Don’t blame it on algorithms: what they really are and how they can fuel progress in the life sciences

Image of a five-knot tori algorithmically. Tanaka Juuyoh/Flickr

This article was written by Mislav Acman, Aamir Abbasi, Eleonore Bellot, Charles Bernard, Thibault Corneloup, Christopher Coste, Ke Fang, Louis Halconruy, Raphaël Ponthieu, Ahmed Saadawi, Olga Seminck and Sebastian Sosa Carrillo as part of the yearly thematic workshop at the Centre for Research and Interdisciplinarity in Paris. The workshop is a five-day conference organised and given by second-year Ph.D. and masters students from a range of disciplines on a scientific topic of shared interest.

Algorithms are ubiquitous today, yet often misunderstood. The word algorithm is often used to refer an opaque computational system that can sometimes lead to questionable results. For instance, Donald Trump’s victory in the U.S. presidential election is partially attributed to two “algorithmic” failures: First, Facebook’s emerging as an influential news provider and its algorithm’s failure to filter out “fake news”. Second, the failure of most election forecast institutions to predict the result of the U.S. election even when using state-of-the-art algorithms performing aggregation, big-data analysis and forecasting. These failures are deemed so detrimental by some scholars that they advocate that algorithms to be regulated by the U.S. Food and Drug Administration.

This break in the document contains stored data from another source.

Source: an optimization exercise on an open RTL-to-GDS flow (aim: small area and a short achievable clock period). Production flows keep margins and buffers that such runs may drop.
Function was not checked in any run shown here: the RTL went through the layout flow alone.
Power and IR drop assume default switching activity.

--- flow/config.mk ---
export PLATFORM = sky130hd
export DESIGN_NAME = output_timing
export DESIGN_NICKNAME = output_timing
export VERILOG_FILES = /design/flow/design.v
export SDC_FILE = /design/flow/constraint.sdc
export NUM_CORES = 4
export LEC_CHECK = 0
export CAP_MARGIN = 20
export CORE_MARGIN = 2
export CORE_UTILIZATION = 65
export SLEW_MARGIN = 20
--- flow/design.v ---
module output_timing#(
  parameter HFP_WIDTH=8,
  parameter HSW_WIDTH=4,
  parameter HBP_WIDTH=8,
  parameter HACTIVE_WIDTH=16,
  parameter DATA_WIDTH=8,
  parameter VFP_WIDTH=8,
  parameter VSW_WIDTH=4,
  parameter VBP_WIDTH=8,
  parameter VACTIVE_WIDTH=16
)(
  input                       clk,
  input                       rst_n,
  input                       sync_en,
  input                       hpol_i,
  input [HFP_WIDTH-1:0]       hfp_i,
  input [HSW_WIDTH-1:0]       hsw_i,
  input [HBP_WIDTH-1:0]       hbp_i,
  input [HACTIVE_WIDTH-1:0]   hactive_i,
  input [VFP_WIDTH-1:0]       vfp_i,
  input [VSW_WIDTH-1:0]       vsw_i,
  input [VBP_WIDTH-1:0]       vbp_i,
  input [VACTIVE_WIDTH-1:0]   vactive_i,
  input [DATA_WIDTH-1:0]      datar_i,
  input [DATA_WIDTH-1:0]      datag_i,
  input [DATA_WIDTH-1:0]      datab_i,
  output [DATA_WIDTH-1:0]     datar_o,
  output [DATA_WIDTH-1:0]     datag_o,
  output [DATA_WIDTH-1:0]     datab_o,
  output                      hsync_o,
  output                      vsync_o,
  output                      de_o
);
localparam [1:0] FP = 2'd0, SW = 2'd1, BP = 2'd2, POST = 2'd3;
localparam [1:0] PRE = 2'd0, ACT = 2'd1, END = 2'd2, UNR = 2'd3;
function [7:0] csa;
  input [7:0] fp;
  input [3:0] sw;
  input [7:0] bp;
  begin
    csa = {fp[3:0] ^ bp[3:0] ^ sw,
           (fp[3:0] & bp[3:0]) | (fp[3:0] & sw) | (bp[3:0] & sw)};
  end
endfunction
function eqk;
  input [7:0] sk;
  input [5:0] c;
  reg   [5:0] x, y, g;
  begin
    x   = {2'b00, sk[7:4]};
    y   = {1'b0, sk[3:0], 1'b0};
    g   = (x & y) | ((x | y) & ~c);
    eqk = ((x ^ y ^ c) == {g[4:0], 1'b0});
  end
endfunction
function [4:0] wrapinfo;
  input [7:0] sk;
  input       ff;
  reg   [5:0] n;
  begin
    n = {2'b00, sk[7:4]} + {1'b0, sk[3:0], 1'b0};
    wrapinfo = {ff & n[5], n[3:0]};
  end
endfunction
wire hfp_z = ~|hfp_i;
wire hsw_z = ~|hsw_i;
wire hbp_z = ~|hbp_i;
wire hfp_1 = (hfp_i == 8'd1);
wire hsw_1 = (hsw_i == 4'd1);
wire hbp_1 = (hbp_i == 8'd1);
wire hfp_2 = (hfp_i == 8'd2);
wire hsw_2 = (hsw_i == 4'd2);
wire hbp_2 = (hbp_i == 8'd2);
wire ha_z  = ~|hactive_i;
wire ha_1  = (hactive_i == 16'd1);
wire ha_2  = (hactive_i == 16'd2);
wire [7:0] hcs = csa(hfp_i, hsw_i, hbp_i);
wire       hff = (&hfp_i[7:4]) & (&hbp_i[7:4]);
reg       hff_r, hc0_r, hc1_r, hw33_r, hw34_r, ha_zr, ha_1r, ha_2r, hpfp_r, hpsw_r;
reg [7:0] hcs_r;
always @(posedge clk) begin
  hcs_r  <= hcs;
  hff_r  <= hff;
  hc0_r  <= (hff & eqk(hcs, 6'd32)) | (hfp_z & hsw_z & hbp_z);
  hc1_r  <= (hff & eqk(hcs, 6'd33)) | (hfp_1 & hsw_z & hbp_z) | (hfp_z & hsw_1 & hbp_z)
          | (hfp_z & hsw_z & hbp_1);
  hw33_r <= hff & eqk(hcs, 6'd33);
  hw34_r <= hff & eqk(hcs, 6'd34);
  ha_zr  <= ha_z;
  ha_1r  <= ha_1;
  ha_2r  <= ha_2;
  hpfp_r <= hsw_z & hbp_z;
  hpsw_r <= hbp_z;
end
wire [4:0] hwi   = wrapinfo(hcs_r, hff_r);
wire       hw_r  = hwi[4];
wire [3:0] hcw_r = hwi[3:0];
wire [1:0] he0_p = hc0_r ? (ha_zr ? END : ACT) : PRE;
wire       he0_l = hc0_r ? ha_1r : hw33_r;
wire [1:0] he1_p = hc0_r ? ((ha_zr | ha_1r) ? END : ACT)
                 : hc1_r ? (ha_zr ? END : ACT) : PRE;
wire       he1_l = hc0_r ? ha_2r : hc1_r ? ha_1r : hw34_r;
wire       he1_3 = !hc1_r;      
reg [1:0] hsp_r;
reg [7:0] hsk_r;     
reg       hsl_r;     
wire [1:0] hp0   = !hfp_z ? FP : !hsw_z ? SW : !hbp_z ? BP : POST;
wire [1:0] hp0n  = !hfp_z ? (!hsw_z ? SW : !hbp_z ? BP : POST)
                 : !hsw_z ? (!hbp_z ? BP : POST) : POST;
wire       hl0_1 = !hfp_z ? hfp_1 : !hsw_z ? hsw_1 : hbp_1;
wire       hl0_2 = !hfp_z ? hfp_2 : !hsw_z ? hsw_2 : hbp_2;
wire       hl0n1 = !hfp_z ? (!hsw_z ? hsw_1 : hbp_1) : hbp_1;
wire [1:0] hp1   = hl0_1 ? hp0n : hp0;
wire       hs1_3 = !hl0_1;
wire       hs1_l = hl0_1 ? hl0n1 : hl0_2;
wire [1:0] hsn = (hsp_r == FP) ? (!hsw_z ? SW : !hbp_z ? BP : POST)
               : (hsp_r == SW) ? (!hbp_z ? BP : POST) : POST;
wire       hsn_1 = (hsp_r == FP) ? (!hsw_z ? hsw_1 : hbp_1) : hbp_1;
wire       hsa_post = (hsp_r == POST)
                    | (hsl_r & ((hsp_r == BP) | ((hsp_r == FP) & hpfp_r) | ((hsp_r == SW) & hpsw_r)));
wire [7:0] hs_len = (hsp_r == FP) ? hfp_i : (hsp_r == SW) ? {4'd0, hsw_i} : hbp_i;
reg [1:0]  hep_r;
reg [15:0] hke_r;    
reg        hel_r;
wire        hunr  = (hep_r == UNR);
wire [1:0]  he_p  = hunr ? he1_p : hep_r;
wire        he_l  = hunr ? he1_l : hel_r;
wire [15:0] he_k  = {hke_r[15:2], hke_r[1] | hunr, hke_r[0] | (hunr & he1_3)};
wire h_reach_c = he_l | hsa_post;    
wire h_at_end  = (he_p == END);
wire h_end     = ((he_p == ACT) & he_l) | ((he_p == PRE) & h_reach_c & ha_zr);
always @(posedge clk) begin
  if (!rst_n | h_at_end) begin
    hsp_r <= hp1;
    hsk_r <= {6'd1, hs1_3};
    hsl_r <= hs1_l;
  end else if (!sync_en) begin
    hsp_r <= hp0;
    hsk_r <= 8'd2;
    hsl_r <= hl0_1;
  end else if (hsl_r) begin
    hsp_r <= hsn;
    hsk_r <= 8'd2;
    hsl_r <= hsn_1;
  end else begin
    hsk_r <= hsk_r + 8'd1;
    hsl_r <= (hsk_r == hs_len);
  end
end
always @(posedge clk) begin
  if (!rst_n) begin
    hep_r <= UNR;
    hke_r <= 16'd0;
  end else if (h_at_end) begin
    hep_r <= he1_p;
    hke_r <= {15'd1, he1_3};
    hel_r <= he1_l;
  end else if (!sync_en) begin
    hep_r <= he0_p;
    hke_r <= 16'd2;
    hel_r <= he0_l;
  end else if ((he_p == PRE) & h_reach_c) begin
    hep_r <= ha_zr ? END : ACT;
    hke_r <= 16'd2;
    hel_r <= ha_1r;
  end else if ((he_p == ACT) & he_l) begin
    hep_r <= END;
  end else begin
    hep_r <= he_p;
    hke_r <= he_k + 16'd1;
    hel_r <= (he_p == PRE) ? (hw_r & (he_k[3:0] == hcw_r)) : (he_k == hactive_i);
  end
end
reg hsync_r, de_r;
always @(posedge clk) begin
  hsync_r <= rst_n & sync_en & (hsp_r == SW);
  de_r    <= rst_n & sync_en & (he_p == ACT);
end
assign hsync_o = hsync_r;
assign de_o    = de_r;
wire vfp_z = ~|vfp_i;
wire vsw_z = ~|vsw_i;
wire vbp_z = ~|vbp_i;
wire vfp_1 = (vfp_i == 8'd1);
wire vsw_1 = (vsw_i == 4'd1);
wire vbp_1 = (vbp_i == 8'd1);
wire va_z  = ~|vactive_i;
wire va_1  = (vactive_i == 16'd1);
wire [1:0] vp0   = !vfp_z ? FP : !vsw_z ? SW : !vbp_z ? BP : POST;
wire       vl0_1 = !vfp_z ? vfp_1 : !vsw_z ? vsw_1 : vbp_1;
wire [7:0] vcs = csa(vfp_i, vsw_i, vbp_i);
wire       vff = (&vfp_i[7:4]) & (&vbp_i[7:4]);
reg       vff_r, vc0_r, vw33_r, va_zr, va_1r, vpfp_r, vpsw_r, vl0_1r;
reg [1:0] vp0_r;
reg [7:0] vcs_r;
always @(posedge clk) begin
  vcs_r  <= vcs;
  vff_r  <= vff;
  vc0_r  <= (vff & eqk(vcs, 6'd32)) | (vfp_z & vsw_z & vbp_z);
  vw33_r <= vff & eqk(vcs, 6'd33);
  va_zr  <= va_z;
  va_1r  <= va_1;
  vpfp_r <= vsw_z & vbp_z;
  vpsw_r <= vbp_z;
  vp0_r  <= vp0;
  vl0_1r <= vl0_1;
end
wire [4:0] vwi   = wrapinfo(vcs_r, vff_r);
wire       vw_r  = vwi[4];
wire [3:0] vcw_r = vwi[3:0];
wire [1:0] ve0_p = vc0_r ? (va_zr ? END : ACT) : PRE;
wire       ve0_l = vc0_r ? va_1r : vw33_r;
reg [1:0] vsp_r;
reg [7:0] vsk_r;
reg       vsl_r;
wire       vunr  = (vep_r == UNR);
wire [1:0] vsp_e = vunr ? vp0_r : vsp_r;
wire       vsl_e = vunr ? vl0_1r : vsl_r;
wire [7:0] vsk_e = {vsk_r[7:2], vsk_r[1] | vunr, vsk_r[0]};
wire [1:0] vsn = (vsp_e == FP) ? (!vsw_z ? SW : !vbp_z ? BP : POST)
               : (vsp_e == SW) ? (!vbp_z ? BP : POST) : POST;
wire       vsn_1 = (vsp_e == FP) ? (!vsw_z ? vsw_1 : vbp_1) : vbp_1;
wire       vsa_post = (vsp_e == POST)
                    | (vsl_e & ((vsp_e == BP) | ((vsp_e == FP) & vpfp_r) | ((vsp_e == SW) & vpsw_r)));
wire [7:0] vs_len = (vsp_e == FP) ? vfp_i : (vsp_e == SW) ? {4'd0, vsw_i} : vbp_i;
reg [1:0]  vep_r;
reg [15:0] vke_r;
reg        vel_r;
wire [1:0]  ve_p  = vunr ? ve0_p : vep_r;
wire        ve_l  = vunr ? ve0_l : vel_r;
wire [15:0] ve_k  = {vke_r[15:2], vke_r[1] | vunr, vke_r[0]};
wire v_reach_c = ve_l | vsa_post;
wire v_last    = (ve_p == END) | ((ve_p == ACT) & ve_l)
               | ((ve_p == PRE) & v_reach_c & va_zr);
always @(posedge clk) begin
  if (!rst_n | v_last) begin
    vsk_r <= 8'd0;
  end else if (h_end) begin
    if (vsl_e) begin
      vsp_r <= vsn;
      vsk_r <= 8'd2;
      vsl_r <= vsn_1;
    end else begin
      vsp_r <= vsp_e;
      vsk_r <= vsk_e + 8'd1;
      vsl_r <= (vsk_e == vs_len);
    end
  end
end
always @(posedge clk) begin
  if (!rst_n) begin
    vep_r <= UNR;
    vke_r <= 16'd0;
  end else if (v_last) begin
    vep_r <= UNR;
    vke_r <= 16'd0;
  end else if (h_end) begin
    if ((ve_p == PRE) & v_reach_c) begin
      vep_r <= ACT;
      vke_r <= 16'd2;
      vel_r <= va_1r;
    end else begin
      vep_r <= ve_p;
      vke_r <= ve_k + 16'd1;
      vel_r <= (ve_p == PRE) ? (vw_r & (ve_k[3:0] == vcw_r)) : (ve_k == vactive_i);
    end
  end
end
reg vsync_r;
always @(posedge clk) begin
  vsync_r <= rst_n & (vw_r ? (vsp_e != FP) : ((vsp_e == SW) | (ve_p == ACT)));
end
assign vsync_o = vsync_r;
reg [DATA_WIDTH-1:0] datar_r;
reg [DATA_WIDTH-1:0] datag_r;
reg [DATA_WIDTH-1:0] datab_r;
always @(posedge clk) begin
  if (!rst_n) begin
    datar_r <= {DATA_WIDTH{1'b0}};
    datag_r <= {DATA_WIDTH{1'b0}};
    datab_r <= {DATA_WIDTH{1'b0}};
  end else begin
    datar_r <= datar_i;
    datag_r <= datag_i;
    datab_r <= datab_i;
  end
end
assign datar_o = datar_r;
assign datag_o = datag_r;
assign datab_o = datab_r;
endmodule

However, algorithms should not take all the blame. These failures revolve around what is only a subfamily: big-data analytics algorithms. In addition, the failures in these algorithms often arise not from an error in the code or a misconception in the process, but from the poor statistical treatment of the data.

Data in, results out

An algorithm is nothing more than a method for calculating a function via a sequence of actions. Like a cooking recipe, which has the end function of producing a meal by through the systematic preparation of ingredients. A perfectly good recipe will completely fail if the grocer (the data provider) delivers oranges instead of tomatoes, because he or she thinks this does not make a big difference. Therefore, the question is to what extent data can be blamed for the recent “algorithmic” failures.

When an algorithm’s end result is evaluated, the data that was used should be critically evaluated. The only aspect of the algorithm that can be evaluated objectively without considering the data is its speed. Speed of an algorithm depends on the computational complexity theory, dealing with the minimum time it takes to tackle a particular problem for a certain amount of input data. One example of computational complexity is the traveling salesman problem. This problem deals with the calculation of the shortest route to visit each of the n number of cities once, and return to the starting city. To calculate the shortest route the algorithm needs to try the permutations of all possible trajectories, implying a calculation time of n factorial. The speed of an algorithm can be optimised but nothing can be done if the given or collected data is biased, incomplete or unsorted.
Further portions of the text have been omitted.